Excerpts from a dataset

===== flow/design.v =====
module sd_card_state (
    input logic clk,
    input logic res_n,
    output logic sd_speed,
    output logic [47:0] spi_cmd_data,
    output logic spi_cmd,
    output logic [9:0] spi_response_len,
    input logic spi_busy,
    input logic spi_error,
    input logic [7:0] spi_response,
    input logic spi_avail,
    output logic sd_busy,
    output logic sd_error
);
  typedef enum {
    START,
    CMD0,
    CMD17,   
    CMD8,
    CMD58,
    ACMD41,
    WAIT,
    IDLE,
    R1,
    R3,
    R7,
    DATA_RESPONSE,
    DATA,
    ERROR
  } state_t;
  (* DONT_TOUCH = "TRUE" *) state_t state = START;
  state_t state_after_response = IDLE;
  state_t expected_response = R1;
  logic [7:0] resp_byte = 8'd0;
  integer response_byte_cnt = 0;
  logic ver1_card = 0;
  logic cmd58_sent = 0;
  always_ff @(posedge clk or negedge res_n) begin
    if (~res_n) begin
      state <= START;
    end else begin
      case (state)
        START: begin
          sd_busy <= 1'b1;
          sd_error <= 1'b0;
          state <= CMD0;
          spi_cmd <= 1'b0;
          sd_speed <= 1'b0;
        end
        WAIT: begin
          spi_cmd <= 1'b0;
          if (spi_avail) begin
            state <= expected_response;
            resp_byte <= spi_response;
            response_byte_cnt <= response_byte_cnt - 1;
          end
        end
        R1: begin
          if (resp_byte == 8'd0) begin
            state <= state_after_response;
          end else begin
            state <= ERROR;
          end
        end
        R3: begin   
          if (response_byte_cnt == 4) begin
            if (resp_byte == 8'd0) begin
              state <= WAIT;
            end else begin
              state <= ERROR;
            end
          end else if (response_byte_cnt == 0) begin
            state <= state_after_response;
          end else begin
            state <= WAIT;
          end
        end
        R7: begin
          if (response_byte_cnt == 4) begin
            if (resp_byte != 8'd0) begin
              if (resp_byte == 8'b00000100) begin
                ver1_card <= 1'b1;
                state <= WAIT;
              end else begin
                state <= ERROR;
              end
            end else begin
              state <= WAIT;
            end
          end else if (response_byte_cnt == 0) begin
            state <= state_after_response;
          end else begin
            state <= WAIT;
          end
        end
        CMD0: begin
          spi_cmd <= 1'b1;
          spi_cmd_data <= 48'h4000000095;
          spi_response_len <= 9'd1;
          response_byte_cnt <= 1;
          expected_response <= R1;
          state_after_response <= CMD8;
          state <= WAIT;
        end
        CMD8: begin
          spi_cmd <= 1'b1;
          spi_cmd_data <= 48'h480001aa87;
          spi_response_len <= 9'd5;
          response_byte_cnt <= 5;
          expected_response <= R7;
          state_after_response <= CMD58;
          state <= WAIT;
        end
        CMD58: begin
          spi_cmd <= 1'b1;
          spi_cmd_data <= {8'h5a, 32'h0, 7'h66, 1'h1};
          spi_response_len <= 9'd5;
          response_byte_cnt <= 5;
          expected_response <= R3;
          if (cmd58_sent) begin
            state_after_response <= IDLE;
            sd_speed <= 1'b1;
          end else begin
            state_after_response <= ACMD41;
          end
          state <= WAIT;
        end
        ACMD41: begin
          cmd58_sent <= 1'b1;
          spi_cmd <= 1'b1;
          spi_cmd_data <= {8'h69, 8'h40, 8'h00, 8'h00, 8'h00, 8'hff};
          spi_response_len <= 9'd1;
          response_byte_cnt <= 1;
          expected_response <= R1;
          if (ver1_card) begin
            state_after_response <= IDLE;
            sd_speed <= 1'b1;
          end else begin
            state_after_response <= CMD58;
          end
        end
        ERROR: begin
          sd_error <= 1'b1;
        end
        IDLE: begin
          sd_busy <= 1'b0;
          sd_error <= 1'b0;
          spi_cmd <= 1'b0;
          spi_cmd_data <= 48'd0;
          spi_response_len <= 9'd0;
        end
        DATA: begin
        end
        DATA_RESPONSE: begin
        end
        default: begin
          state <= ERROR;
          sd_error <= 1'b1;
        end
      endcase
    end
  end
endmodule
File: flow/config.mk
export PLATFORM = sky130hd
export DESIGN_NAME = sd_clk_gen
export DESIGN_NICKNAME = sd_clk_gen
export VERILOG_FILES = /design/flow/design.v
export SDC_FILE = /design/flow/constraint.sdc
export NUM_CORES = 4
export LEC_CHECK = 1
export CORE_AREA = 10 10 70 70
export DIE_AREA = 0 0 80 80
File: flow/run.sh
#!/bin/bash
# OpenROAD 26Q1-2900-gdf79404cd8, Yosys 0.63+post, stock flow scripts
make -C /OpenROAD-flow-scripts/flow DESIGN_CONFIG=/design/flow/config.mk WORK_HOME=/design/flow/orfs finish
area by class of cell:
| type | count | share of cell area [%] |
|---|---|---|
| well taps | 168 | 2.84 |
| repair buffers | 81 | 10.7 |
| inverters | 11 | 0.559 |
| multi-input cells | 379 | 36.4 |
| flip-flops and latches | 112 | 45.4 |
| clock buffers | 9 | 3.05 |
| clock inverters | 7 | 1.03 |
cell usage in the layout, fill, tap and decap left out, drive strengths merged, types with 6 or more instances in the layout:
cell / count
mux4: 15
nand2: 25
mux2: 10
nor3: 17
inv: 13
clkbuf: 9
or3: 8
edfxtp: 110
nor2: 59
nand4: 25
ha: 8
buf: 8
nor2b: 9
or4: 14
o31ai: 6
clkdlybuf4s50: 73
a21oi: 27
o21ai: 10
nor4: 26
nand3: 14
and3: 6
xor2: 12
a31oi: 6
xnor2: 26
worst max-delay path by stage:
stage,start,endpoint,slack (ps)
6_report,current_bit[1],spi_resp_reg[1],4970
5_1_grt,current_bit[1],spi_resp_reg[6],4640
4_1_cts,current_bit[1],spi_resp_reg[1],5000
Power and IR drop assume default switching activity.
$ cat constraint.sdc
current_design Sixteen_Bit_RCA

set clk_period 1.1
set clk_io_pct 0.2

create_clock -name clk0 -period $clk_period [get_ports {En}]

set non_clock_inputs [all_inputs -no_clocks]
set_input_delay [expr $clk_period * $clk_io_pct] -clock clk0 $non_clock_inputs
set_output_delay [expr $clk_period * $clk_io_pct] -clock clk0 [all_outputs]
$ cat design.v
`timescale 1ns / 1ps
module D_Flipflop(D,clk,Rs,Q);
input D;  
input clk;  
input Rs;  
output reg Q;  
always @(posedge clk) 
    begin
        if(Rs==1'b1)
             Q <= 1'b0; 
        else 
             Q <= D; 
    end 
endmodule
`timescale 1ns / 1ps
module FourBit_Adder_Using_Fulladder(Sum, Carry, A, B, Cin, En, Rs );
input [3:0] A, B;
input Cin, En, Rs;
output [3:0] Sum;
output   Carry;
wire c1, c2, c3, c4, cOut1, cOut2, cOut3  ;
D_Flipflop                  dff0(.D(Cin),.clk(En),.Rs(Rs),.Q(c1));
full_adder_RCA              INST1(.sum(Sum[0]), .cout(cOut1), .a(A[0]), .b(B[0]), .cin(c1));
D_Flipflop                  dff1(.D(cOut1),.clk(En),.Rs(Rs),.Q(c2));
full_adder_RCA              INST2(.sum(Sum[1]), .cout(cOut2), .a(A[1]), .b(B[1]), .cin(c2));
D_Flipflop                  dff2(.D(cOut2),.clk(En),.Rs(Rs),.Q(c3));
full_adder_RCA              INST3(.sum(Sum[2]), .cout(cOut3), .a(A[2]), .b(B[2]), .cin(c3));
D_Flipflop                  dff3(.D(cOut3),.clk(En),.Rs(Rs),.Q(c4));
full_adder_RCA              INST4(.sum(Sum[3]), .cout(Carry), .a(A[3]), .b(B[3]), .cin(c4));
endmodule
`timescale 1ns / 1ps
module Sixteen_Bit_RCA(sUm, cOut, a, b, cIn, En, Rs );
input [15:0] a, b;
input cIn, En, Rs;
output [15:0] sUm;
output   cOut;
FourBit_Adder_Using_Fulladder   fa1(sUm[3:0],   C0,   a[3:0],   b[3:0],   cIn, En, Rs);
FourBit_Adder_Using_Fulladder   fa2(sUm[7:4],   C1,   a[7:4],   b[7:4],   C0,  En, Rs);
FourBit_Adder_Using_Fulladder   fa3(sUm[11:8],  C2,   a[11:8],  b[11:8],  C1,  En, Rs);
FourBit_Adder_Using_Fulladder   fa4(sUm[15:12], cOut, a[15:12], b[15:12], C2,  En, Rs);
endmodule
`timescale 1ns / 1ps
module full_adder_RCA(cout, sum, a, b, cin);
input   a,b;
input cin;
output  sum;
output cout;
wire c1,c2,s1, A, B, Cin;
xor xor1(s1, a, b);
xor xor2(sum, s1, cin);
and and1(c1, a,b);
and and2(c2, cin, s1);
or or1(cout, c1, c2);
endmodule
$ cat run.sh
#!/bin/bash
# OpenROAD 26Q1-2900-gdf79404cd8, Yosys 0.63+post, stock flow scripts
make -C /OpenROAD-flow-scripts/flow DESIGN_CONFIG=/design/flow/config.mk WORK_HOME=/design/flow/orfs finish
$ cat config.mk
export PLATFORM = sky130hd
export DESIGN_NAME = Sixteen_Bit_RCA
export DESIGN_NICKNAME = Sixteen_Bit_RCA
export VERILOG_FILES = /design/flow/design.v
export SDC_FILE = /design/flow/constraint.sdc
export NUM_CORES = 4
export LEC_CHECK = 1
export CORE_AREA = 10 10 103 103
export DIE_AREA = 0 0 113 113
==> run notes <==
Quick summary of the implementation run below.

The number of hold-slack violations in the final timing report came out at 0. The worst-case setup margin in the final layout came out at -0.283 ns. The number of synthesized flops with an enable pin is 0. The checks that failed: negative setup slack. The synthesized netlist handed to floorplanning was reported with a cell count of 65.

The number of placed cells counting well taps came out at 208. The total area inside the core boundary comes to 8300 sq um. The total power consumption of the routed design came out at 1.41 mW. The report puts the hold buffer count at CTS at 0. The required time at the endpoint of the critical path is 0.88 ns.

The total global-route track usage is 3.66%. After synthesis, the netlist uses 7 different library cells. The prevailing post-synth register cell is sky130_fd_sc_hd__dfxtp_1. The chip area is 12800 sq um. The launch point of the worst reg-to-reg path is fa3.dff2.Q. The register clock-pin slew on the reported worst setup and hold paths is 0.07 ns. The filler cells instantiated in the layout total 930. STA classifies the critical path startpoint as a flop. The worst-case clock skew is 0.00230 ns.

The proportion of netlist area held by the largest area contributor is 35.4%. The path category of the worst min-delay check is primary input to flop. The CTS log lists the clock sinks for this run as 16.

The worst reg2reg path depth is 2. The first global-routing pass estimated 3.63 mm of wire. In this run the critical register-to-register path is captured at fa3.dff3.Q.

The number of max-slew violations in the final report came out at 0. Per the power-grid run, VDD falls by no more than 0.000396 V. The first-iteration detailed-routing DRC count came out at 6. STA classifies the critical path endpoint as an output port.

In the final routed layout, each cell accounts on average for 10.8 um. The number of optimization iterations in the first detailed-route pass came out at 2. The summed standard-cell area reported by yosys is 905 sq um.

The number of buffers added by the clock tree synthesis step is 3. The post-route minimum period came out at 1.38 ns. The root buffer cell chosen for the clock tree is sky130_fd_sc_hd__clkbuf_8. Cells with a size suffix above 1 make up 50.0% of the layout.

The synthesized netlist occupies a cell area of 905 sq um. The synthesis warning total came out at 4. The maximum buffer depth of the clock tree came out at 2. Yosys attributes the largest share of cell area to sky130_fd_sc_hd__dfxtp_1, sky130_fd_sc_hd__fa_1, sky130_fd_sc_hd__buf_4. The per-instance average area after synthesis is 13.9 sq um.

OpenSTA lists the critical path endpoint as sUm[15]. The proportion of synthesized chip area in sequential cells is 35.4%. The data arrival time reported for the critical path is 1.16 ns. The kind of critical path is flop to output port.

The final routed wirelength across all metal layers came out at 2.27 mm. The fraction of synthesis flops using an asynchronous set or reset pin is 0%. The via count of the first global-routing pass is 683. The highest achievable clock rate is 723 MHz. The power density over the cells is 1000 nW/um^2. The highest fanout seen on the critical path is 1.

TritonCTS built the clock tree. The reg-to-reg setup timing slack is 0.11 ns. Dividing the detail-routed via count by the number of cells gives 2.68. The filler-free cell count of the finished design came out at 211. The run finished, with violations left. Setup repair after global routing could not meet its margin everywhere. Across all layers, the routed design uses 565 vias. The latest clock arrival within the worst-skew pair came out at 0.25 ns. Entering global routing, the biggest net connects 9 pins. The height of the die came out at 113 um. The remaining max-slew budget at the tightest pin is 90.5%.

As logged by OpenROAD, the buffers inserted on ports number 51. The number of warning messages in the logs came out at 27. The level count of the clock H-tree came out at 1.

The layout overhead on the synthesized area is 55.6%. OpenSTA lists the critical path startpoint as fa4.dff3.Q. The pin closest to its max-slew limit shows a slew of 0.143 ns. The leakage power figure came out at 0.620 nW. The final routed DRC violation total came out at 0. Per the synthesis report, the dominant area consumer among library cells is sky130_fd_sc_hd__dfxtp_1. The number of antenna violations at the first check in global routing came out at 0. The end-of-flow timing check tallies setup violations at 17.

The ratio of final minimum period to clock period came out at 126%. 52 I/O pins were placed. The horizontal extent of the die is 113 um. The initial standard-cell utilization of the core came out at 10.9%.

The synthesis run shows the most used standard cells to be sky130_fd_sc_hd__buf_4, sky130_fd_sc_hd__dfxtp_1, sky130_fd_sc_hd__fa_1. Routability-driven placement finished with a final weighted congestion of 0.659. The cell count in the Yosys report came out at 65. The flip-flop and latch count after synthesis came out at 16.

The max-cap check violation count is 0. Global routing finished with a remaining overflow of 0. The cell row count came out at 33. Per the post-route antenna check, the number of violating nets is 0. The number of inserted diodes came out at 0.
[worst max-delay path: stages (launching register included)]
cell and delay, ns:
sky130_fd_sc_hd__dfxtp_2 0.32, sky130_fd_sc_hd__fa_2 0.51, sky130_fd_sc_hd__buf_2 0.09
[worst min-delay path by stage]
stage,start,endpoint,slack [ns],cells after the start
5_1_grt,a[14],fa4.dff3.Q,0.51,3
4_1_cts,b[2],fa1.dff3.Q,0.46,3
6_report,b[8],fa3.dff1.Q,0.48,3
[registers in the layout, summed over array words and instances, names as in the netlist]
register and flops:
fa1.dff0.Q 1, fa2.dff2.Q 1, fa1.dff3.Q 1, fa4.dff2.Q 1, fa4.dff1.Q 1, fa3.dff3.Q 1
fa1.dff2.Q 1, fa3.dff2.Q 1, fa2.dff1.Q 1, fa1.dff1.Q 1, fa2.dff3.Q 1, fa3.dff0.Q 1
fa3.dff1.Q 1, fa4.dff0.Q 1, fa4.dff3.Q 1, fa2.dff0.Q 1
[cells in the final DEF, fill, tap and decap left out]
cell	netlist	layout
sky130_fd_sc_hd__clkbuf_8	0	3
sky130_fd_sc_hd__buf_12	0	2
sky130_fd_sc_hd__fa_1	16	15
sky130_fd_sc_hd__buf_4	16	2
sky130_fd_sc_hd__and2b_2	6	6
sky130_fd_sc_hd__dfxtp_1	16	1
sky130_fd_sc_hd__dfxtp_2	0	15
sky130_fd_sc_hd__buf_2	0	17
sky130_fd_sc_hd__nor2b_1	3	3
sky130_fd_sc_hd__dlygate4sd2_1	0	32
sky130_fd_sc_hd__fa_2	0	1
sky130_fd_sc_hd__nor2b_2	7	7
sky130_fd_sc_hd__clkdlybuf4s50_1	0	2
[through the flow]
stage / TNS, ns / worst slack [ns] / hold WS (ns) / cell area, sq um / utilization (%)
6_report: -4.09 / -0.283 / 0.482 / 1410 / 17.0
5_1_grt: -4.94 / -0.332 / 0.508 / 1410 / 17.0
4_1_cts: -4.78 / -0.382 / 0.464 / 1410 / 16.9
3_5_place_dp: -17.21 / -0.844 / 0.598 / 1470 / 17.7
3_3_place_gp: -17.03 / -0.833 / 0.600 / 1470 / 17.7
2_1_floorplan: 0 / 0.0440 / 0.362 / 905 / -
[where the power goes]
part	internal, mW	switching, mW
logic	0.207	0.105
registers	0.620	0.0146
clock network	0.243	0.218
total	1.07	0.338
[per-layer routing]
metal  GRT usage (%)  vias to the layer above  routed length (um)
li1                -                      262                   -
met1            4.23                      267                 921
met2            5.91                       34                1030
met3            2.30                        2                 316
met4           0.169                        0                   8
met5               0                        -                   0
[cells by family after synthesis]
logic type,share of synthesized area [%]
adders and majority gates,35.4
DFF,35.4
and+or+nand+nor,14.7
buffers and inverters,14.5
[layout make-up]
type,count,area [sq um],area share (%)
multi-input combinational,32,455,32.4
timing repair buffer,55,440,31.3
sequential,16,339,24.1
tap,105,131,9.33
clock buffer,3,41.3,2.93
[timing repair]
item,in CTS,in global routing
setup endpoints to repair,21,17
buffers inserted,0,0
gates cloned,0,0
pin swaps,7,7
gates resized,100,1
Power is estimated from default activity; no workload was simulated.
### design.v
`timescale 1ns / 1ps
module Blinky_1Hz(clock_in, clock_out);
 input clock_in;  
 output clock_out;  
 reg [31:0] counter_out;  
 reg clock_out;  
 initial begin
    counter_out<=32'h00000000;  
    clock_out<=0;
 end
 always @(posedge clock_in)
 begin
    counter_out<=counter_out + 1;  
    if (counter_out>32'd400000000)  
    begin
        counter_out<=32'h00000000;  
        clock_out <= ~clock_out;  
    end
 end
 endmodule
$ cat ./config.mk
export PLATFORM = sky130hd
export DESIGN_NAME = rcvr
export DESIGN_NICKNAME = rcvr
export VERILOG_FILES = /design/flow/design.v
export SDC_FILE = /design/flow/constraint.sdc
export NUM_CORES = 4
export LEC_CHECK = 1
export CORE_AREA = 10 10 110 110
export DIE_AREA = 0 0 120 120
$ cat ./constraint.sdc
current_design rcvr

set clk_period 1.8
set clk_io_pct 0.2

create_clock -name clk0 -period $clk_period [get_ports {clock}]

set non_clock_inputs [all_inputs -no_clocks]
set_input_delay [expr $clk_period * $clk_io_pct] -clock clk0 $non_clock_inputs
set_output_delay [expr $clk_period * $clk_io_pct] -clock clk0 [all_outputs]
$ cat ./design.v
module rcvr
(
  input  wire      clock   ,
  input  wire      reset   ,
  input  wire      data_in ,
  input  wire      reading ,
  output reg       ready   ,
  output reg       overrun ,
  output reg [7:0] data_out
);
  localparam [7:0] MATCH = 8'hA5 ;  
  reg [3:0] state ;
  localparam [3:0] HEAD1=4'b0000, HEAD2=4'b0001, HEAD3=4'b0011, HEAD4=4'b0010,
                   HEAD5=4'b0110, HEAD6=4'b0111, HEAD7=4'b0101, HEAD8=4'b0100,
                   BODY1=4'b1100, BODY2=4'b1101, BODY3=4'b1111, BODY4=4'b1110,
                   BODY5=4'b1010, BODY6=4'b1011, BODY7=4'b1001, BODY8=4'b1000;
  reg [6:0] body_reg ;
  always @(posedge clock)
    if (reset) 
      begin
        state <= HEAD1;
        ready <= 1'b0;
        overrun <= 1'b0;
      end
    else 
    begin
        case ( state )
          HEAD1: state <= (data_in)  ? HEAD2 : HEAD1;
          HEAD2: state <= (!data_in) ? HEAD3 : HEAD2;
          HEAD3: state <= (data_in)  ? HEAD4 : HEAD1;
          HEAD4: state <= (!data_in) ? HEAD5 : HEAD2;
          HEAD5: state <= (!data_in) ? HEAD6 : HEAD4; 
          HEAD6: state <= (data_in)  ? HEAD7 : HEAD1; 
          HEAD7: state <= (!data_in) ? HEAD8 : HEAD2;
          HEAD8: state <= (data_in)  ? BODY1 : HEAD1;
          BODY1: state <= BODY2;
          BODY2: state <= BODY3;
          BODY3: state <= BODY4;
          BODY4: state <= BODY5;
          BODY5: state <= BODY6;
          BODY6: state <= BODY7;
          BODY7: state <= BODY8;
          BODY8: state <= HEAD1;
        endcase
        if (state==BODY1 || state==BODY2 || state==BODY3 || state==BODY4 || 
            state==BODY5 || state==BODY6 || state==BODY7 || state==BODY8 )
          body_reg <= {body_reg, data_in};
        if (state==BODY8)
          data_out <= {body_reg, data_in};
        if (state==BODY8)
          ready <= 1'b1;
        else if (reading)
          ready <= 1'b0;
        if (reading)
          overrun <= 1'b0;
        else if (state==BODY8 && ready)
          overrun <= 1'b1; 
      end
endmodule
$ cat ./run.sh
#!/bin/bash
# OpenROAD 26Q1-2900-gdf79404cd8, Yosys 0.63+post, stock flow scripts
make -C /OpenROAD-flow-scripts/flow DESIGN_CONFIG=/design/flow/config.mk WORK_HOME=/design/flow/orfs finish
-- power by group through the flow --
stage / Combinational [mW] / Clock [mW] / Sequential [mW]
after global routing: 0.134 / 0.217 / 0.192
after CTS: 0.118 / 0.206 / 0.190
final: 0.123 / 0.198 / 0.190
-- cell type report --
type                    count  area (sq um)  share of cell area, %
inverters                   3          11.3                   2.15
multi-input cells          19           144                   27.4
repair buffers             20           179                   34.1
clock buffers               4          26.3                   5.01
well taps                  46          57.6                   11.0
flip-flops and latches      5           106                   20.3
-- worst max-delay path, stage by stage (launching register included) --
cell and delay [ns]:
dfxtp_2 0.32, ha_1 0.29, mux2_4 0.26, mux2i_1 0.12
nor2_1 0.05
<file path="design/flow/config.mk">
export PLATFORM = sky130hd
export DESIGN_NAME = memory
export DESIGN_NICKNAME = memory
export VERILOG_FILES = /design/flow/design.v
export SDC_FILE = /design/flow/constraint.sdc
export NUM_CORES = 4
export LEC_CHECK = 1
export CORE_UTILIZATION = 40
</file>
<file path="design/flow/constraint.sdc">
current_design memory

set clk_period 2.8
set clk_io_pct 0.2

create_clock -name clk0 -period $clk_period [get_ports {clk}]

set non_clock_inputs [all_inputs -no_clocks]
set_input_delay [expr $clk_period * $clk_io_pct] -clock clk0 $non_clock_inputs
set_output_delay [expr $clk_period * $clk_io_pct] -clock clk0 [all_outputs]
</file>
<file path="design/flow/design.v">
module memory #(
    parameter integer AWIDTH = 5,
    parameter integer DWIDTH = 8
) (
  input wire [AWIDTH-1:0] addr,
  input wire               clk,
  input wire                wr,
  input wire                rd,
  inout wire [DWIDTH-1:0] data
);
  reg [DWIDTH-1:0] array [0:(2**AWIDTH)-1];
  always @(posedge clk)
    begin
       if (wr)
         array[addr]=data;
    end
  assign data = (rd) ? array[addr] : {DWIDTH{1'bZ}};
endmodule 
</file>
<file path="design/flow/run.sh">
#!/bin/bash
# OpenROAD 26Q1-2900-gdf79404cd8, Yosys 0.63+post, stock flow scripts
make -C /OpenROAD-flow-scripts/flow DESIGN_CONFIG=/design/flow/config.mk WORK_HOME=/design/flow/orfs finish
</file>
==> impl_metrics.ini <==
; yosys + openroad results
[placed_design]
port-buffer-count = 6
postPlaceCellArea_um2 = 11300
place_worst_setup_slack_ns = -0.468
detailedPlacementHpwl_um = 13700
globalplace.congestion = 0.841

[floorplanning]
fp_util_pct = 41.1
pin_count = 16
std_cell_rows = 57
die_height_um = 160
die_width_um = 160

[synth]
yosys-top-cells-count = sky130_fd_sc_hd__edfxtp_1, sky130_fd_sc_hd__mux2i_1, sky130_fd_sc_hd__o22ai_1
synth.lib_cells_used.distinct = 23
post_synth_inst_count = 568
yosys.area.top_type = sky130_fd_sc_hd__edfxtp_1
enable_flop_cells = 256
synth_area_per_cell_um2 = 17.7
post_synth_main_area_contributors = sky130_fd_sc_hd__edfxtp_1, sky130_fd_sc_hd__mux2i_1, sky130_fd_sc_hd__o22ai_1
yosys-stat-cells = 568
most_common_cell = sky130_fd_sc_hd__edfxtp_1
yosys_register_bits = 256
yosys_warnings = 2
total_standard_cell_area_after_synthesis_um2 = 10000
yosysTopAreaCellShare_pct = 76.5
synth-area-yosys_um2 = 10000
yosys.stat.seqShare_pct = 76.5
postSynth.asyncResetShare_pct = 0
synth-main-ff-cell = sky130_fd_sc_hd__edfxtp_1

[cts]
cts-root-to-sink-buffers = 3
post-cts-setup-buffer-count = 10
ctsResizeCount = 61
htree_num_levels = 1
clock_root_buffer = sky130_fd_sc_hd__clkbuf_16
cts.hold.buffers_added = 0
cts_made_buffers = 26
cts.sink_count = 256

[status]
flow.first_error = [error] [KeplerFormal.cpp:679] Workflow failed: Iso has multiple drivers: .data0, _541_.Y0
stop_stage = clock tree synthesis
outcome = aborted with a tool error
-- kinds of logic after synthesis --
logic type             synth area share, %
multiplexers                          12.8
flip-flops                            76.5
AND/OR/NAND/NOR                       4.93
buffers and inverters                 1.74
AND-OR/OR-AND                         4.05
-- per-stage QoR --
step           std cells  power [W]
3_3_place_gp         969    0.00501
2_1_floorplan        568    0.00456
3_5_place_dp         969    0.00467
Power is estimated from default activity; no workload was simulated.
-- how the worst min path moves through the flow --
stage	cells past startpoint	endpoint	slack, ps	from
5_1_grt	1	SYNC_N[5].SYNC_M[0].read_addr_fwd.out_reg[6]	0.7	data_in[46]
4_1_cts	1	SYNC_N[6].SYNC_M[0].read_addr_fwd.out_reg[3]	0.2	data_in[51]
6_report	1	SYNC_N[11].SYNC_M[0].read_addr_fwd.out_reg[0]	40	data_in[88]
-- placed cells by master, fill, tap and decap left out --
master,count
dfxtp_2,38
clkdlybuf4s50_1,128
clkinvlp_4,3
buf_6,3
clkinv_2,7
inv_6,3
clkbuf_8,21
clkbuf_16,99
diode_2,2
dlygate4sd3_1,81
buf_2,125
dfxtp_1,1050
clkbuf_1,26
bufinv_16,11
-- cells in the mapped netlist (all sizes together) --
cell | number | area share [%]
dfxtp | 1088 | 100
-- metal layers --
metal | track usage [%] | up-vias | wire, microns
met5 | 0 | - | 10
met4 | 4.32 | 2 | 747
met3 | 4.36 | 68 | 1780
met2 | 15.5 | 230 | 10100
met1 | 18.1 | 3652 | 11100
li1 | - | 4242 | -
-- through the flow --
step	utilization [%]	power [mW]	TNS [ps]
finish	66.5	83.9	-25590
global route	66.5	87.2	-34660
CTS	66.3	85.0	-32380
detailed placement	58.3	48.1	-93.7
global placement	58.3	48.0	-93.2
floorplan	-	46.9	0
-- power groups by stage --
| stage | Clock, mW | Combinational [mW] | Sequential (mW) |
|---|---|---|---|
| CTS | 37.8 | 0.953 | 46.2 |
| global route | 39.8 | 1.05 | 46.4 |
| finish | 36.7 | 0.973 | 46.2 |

▶ _What you will do_:
Wherever the string "latches" occurs in the data, copy the line that holds it.

▶ _Solution_:
| flip-flops and latches | 112 | 45.4 |
flip-flops and latches      5           106                   20.3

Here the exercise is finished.